**Task details**
I'd like an exact copy of every line from the start of the entries below through the line containing "localparam logic [15:0] HOST_ADDR_DATA", please.

**Supplied material**
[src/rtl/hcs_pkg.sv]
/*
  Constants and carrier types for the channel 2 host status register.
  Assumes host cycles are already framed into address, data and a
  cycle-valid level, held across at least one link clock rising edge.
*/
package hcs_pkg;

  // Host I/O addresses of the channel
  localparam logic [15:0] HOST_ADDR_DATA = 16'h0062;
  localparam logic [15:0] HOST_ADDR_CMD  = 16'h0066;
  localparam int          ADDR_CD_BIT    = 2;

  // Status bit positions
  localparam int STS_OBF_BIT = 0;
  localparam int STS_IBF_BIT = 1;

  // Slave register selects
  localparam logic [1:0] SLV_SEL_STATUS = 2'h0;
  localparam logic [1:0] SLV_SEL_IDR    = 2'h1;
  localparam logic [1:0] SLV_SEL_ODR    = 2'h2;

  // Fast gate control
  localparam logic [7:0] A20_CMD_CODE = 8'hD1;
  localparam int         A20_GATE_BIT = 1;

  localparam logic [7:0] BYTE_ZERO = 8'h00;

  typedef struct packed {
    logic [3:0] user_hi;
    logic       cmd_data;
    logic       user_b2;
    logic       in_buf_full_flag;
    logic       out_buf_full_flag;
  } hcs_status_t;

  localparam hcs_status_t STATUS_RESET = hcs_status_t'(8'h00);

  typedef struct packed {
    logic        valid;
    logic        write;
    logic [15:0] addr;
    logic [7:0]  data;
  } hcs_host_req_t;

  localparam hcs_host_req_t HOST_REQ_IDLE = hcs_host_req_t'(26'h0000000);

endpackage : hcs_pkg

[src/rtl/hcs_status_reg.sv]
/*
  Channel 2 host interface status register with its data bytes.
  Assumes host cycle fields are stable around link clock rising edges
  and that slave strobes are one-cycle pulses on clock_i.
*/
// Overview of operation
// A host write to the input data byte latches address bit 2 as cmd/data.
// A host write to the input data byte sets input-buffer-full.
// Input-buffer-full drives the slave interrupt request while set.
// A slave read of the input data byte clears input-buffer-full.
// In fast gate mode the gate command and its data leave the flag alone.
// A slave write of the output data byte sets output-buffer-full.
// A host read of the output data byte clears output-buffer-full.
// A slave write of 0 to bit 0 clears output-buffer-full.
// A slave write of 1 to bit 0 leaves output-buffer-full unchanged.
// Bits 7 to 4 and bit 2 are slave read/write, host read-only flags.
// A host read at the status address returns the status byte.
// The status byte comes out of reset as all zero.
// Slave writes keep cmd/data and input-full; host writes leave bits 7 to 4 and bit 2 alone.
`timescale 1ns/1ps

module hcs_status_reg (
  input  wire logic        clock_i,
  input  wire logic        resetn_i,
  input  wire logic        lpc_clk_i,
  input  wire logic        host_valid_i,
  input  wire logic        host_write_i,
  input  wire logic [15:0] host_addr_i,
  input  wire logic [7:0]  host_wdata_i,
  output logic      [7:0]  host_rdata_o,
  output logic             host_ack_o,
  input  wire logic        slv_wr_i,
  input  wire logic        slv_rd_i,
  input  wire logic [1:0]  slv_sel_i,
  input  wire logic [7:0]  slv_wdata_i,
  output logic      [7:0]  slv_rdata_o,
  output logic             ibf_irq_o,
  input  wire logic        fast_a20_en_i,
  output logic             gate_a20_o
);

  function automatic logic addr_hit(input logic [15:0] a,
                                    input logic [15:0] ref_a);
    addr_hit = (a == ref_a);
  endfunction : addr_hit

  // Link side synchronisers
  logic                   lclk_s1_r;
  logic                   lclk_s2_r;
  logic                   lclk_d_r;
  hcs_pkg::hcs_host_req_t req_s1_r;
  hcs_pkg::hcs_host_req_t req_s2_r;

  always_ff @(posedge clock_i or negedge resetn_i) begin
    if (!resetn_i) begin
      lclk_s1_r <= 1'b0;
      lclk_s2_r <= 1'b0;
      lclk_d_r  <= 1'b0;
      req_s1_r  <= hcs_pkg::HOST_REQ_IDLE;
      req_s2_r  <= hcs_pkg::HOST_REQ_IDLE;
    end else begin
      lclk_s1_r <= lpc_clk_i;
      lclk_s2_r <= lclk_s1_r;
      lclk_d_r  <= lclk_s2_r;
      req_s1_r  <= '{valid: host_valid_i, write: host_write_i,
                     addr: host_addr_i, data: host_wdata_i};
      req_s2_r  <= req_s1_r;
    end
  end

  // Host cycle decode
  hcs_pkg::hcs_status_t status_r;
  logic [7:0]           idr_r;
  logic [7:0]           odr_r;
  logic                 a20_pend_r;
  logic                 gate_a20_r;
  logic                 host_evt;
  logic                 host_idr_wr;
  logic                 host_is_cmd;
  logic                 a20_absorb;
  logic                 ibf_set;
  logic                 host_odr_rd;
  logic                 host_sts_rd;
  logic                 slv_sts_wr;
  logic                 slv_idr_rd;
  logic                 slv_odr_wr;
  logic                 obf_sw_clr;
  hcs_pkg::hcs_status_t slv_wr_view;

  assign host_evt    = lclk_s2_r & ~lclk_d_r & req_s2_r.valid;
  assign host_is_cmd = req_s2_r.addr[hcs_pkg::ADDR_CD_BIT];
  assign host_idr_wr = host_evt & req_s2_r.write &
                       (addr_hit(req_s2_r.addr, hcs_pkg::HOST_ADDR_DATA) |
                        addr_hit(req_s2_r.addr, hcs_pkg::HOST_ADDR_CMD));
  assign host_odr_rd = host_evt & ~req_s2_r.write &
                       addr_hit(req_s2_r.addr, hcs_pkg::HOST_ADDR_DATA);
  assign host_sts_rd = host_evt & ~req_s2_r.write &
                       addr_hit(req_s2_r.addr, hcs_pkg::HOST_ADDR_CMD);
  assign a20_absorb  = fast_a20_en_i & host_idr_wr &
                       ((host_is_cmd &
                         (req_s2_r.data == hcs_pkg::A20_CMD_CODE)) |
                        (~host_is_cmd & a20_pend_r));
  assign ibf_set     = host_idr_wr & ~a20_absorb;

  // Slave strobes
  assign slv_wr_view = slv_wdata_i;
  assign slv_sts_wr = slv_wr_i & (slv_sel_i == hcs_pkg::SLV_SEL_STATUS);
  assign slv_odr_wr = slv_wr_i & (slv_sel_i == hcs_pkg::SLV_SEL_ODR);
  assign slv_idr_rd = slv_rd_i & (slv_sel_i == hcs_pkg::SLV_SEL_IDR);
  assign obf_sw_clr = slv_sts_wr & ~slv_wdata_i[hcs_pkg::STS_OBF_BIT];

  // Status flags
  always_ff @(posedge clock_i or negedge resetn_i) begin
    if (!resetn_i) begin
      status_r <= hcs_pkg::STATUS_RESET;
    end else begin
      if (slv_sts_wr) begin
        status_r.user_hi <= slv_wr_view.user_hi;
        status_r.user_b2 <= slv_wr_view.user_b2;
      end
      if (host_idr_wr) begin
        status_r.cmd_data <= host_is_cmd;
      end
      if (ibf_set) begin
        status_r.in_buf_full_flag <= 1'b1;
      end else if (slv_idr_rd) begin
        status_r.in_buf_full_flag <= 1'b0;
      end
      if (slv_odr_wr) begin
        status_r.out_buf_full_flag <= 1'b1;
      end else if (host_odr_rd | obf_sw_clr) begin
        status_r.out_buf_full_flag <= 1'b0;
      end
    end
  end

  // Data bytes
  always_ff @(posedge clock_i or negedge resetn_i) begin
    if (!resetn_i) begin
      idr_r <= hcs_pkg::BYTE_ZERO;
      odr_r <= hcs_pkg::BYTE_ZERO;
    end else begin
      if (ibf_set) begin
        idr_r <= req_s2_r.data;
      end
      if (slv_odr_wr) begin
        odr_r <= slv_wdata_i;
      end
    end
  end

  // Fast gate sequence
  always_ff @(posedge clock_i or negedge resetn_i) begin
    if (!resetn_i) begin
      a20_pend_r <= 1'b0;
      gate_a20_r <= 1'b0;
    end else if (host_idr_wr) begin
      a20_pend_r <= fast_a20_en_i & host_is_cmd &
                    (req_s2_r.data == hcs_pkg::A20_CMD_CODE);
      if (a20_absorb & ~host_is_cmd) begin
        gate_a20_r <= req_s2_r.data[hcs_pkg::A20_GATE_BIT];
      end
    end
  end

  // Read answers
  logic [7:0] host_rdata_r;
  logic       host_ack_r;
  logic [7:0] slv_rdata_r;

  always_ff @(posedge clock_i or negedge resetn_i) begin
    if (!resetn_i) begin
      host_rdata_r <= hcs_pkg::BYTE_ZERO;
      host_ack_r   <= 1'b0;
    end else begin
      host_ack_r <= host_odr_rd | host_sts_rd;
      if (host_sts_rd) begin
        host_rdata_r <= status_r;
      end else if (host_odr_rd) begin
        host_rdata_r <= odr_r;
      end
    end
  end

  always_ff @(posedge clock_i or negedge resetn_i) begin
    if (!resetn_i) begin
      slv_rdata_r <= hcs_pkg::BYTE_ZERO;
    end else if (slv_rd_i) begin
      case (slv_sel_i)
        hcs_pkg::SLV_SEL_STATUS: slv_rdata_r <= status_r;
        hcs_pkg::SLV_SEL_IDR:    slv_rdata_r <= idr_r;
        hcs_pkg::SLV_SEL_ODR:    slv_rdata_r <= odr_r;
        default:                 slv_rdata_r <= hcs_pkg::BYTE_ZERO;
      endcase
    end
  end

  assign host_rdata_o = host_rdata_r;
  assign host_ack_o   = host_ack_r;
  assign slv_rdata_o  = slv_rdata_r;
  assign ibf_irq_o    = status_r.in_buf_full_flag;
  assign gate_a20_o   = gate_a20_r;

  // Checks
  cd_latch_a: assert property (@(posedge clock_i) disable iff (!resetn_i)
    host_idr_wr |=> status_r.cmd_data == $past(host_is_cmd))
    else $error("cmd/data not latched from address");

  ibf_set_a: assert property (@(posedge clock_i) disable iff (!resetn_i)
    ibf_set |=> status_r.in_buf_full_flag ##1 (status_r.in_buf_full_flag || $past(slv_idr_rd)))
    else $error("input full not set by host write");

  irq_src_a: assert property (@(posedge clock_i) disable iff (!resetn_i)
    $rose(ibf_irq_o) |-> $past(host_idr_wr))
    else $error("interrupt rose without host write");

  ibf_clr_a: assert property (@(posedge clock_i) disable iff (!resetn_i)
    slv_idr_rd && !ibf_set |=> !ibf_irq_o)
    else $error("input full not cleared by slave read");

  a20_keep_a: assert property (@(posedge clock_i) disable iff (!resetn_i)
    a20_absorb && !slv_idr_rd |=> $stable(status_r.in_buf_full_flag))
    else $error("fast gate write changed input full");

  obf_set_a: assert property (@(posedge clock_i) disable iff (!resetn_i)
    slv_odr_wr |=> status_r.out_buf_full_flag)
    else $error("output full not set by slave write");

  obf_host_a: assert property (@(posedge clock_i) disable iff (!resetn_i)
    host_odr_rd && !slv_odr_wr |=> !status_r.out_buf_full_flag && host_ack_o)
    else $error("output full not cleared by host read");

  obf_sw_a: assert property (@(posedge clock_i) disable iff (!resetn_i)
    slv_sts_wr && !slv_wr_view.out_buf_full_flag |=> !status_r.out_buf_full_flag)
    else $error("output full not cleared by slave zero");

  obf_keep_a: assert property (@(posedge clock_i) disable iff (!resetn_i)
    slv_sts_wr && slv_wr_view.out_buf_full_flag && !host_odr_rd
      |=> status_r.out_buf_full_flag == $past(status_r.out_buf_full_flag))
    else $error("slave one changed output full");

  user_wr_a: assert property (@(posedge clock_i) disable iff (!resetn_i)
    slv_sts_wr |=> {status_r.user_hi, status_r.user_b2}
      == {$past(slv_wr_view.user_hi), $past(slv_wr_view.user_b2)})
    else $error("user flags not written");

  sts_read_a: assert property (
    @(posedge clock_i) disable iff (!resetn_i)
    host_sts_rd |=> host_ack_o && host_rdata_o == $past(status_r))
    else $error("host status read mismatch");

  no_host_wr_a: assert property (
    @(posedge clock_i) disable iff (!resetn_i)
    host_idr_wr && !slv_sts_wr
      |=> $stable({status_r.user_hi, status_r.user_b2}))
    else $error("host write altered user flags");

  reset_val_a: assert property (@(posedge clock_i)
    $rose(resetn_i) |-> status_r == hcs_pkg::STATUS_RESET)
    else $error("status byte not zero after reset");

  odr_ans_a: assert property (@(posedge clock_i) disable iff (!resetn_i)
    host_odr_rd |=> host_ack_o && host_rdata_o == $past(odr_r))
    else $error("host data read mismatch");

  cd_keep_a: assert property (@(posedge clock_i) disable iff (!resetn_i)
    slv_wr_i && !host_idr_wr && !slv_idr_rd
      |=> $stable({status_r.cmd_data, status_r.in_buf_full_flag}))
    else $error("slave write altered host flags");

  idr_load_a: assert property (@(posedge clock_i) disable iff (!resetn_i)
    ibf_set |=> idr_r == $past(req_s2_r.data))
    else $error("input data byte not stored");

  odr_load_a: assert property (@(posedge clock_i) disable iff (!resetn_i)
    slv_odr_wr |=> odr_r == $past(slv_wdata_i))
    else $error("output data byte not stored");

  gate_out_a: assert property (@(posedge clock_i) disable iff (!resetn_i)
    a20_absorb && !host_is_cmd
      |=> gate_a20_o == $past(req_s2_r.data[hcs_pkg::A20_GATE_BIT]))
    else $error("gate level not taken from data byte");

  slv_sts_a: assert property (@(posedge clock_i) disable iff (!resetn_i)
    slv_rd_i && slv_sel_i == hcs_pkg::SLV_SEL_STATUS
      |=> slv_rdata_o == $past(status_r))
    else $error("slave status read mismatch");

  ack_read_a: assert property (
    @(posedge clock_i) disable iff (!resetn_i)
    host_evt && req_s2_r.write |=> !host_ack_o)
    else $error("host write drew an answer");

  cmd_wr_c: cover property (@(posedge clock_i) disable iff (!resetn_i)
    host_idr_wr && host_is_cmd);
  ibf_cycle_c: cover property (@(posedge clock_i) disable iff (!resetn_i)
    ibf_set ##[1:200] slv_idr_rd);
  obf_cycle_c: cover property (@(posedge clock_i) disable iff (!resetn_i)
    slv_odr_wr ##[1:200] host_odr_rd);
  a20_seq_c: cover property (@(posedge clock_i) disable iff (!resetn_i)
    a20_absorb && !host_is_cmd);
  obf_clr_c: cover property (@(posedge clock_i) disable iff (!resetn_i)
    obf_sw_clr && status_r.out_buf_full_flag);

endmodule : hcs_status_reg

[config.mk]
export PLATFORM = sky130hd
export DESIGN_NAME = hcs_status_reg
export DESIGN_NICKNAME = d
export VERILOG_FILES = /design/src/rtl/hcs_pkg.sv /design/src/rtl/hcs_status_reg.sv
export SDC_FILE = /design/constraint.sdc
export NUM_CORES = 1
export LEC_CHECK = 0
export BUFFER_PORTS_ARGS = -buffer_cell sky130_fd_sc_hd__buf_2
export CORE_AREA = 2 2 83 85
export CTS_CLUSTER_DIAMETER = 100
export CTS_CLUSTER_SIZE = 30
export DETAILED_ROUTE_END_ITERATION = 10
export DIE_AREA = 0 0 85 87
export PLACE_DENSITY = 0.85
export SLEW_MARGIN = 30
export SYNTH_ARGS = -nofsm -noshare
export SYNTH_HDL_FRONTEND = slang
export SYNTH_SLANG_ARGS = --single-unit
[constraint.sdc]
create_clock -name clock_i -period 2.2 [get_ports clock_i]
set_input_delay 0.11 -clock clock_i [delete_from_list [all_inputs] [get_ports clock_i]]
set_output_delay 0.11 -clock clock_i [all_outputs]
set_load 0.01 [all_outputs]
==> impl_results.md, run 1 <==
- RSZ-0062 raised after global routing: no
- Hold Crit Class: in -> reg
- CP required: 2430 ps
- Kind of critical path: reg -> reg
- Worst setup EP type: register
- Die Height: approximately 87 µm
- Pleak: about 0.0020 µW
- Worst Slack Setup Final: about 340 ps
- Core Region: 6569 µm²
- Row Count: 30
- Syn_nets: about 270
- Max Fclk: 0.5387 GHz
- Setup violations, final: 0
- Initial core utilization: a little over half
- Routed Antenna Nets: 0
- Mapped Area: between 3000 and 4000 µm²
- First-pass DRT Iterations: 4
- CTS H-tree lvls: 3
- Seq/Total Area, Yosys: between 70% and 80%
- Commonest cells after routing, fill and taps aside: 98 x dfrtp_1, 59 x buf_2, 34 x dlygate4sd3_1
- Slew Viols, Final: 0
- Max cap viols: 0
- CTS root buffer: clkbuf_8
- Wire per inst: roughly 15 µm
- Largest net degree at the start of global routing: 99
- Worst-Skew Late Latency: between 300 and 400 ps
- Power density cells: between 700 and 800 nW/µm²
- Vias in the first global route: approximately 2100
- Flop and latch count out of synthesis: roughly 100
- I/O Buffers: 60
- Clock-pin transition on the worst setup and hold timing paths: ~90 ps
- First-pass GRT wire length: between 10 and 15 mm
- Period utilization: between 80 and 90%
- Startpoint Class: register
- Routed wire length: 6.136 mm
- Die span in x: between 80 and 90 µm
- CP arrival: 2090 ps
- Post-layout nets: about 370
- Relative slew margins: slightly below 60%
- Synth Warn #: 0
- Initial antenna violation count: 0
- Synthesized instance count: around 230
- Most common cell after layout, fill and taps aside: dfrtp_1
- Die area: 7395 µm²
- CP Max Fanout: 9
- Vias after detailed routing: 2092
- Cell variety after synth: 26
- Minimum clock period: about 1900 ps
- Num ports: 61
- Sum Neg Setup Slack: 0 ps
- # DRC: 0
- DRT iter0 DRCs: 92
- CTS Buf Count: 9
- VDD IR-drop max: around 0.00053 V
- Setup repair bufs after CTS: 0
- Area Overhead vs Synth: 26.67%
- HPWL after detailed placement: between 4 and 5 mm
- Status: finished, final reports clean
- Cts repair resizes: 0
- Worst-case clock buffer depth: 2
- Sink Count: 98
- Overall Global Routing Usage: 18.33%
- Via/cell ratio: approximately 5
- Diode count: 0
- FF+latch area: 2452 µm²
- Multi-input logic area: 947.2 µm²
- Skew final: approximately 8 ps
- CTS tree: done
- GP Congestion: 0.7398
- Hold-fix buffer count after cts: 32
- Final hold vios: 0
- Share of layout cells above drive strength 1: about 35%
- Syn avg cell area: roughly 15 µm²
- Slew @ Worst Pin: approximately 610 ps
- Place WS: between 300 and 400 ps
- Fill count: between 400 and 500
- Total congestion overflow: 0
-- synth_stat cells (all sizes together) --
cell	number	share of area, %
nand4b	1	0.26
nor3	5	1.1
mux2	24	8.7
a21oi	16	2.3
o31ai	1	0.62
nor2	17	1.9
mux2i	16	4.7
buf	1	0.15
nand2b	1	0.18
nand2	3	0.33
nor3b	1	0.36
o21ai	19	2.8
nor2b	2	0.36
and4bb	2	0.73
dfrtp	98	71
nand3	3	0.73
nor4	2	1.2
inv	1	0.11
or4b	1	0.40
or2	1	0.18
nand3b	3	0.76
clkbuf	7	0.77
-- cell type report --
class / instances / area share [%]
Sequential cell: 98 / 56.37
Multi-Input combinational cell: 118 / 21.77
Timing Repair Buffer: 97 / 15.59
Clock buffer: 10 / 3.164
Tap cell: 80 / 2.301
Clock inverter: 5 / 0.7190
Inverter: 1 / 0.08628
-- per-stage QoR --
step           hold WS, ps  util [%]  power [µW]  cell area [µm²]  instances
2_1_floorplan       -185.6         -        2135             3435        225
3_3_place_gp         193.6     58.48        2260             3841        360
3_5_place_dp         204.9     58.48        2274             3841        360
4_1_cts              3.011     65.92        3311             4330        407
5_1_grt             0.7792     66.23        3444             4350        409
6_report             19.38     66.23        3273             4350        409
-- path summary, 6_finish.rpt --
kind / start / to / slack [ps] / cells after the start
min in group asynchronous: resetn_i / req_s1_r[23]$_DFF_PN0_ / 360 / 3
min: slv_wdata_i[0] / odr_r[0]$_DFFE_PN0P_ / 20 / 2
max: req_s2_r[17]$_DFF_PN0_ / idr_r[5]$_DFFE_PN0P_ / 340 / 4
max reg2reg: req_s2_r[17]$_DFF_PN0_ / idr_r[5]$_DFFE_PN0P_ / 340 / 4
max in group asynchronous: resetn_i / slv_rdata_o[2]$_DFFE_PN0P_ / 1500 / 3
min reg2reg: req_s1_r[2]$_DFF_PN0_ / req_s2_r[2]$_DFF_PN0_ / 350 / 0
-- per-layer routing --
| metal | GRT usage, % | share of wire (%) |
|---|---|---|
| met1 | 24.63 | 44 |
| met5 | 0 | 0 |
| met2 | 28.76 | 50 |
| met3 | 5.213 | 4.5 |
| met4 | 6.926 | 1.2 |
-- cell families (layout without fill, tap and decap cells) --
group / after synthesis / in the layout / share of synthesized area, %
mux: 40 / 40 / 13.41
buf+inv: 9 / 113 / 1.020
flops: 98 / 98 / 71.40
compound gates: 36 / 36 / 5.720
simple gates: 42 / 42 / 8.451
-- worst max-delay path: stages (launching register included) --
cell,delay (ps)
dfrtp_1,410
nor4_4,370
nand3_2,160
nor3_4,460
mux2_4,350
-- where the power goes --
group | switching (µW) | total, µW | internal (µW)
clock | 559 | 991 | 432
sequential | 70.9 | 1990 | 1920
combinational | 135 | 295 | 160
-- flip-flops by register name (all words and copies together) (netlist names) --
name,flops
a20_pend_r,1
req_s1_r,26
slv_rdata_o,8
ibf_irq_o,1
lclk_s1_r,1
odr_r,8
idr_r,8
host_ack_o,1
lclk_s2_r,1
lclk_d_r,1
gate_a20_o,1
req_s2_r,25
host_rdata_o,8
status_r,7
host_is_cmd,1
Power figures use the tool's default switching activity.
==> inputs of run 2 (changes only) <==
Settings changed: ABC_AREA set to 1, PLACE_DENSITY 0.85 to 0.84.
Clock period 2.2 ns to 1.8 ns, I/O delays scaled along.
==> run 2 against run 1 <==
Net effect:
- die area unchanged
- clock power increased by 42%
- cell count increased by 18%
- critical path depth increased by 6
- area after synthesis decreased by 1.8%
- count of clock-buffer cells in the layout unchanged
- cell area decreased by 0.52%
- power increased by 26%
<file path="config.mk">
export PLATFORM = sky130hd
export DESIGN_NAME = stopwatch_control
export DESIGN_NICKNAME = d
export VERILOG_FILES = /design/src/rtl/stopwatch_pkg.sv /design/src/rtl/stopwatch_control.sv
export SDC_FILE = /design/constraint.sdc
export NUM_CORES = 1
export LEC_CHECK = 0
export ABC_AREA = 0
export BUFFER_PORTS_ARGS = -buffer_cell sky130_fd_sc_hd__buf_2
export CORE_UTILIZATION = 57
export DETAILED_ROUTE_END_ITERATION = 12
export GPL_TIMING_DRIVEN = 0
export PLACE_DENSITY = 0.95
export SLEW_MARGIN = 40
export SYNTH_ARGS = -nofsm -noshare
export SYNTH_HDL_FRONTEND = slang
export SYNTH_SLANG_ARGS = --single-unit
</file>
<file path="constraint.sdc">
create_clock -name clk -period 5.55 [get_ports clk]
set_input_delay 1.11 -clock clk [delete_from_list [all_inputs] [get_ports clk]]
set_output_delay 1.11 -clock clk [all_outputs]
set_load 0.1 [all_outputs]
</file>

**Solution to this exercise**
[src/rtl/hcs_pkg.sv]
/*
  Constants and carrier types for the channel 2 host status register.
  Assumes host cycles are already framed into address, data and a
  cycle-valid level, held across at least one link clock rising edge.
*/
package hcs_pkg;

  // Host I/O addresses of the channel
  localparam logic [15:0] HOST_ADDR_DATA = 16'h0062;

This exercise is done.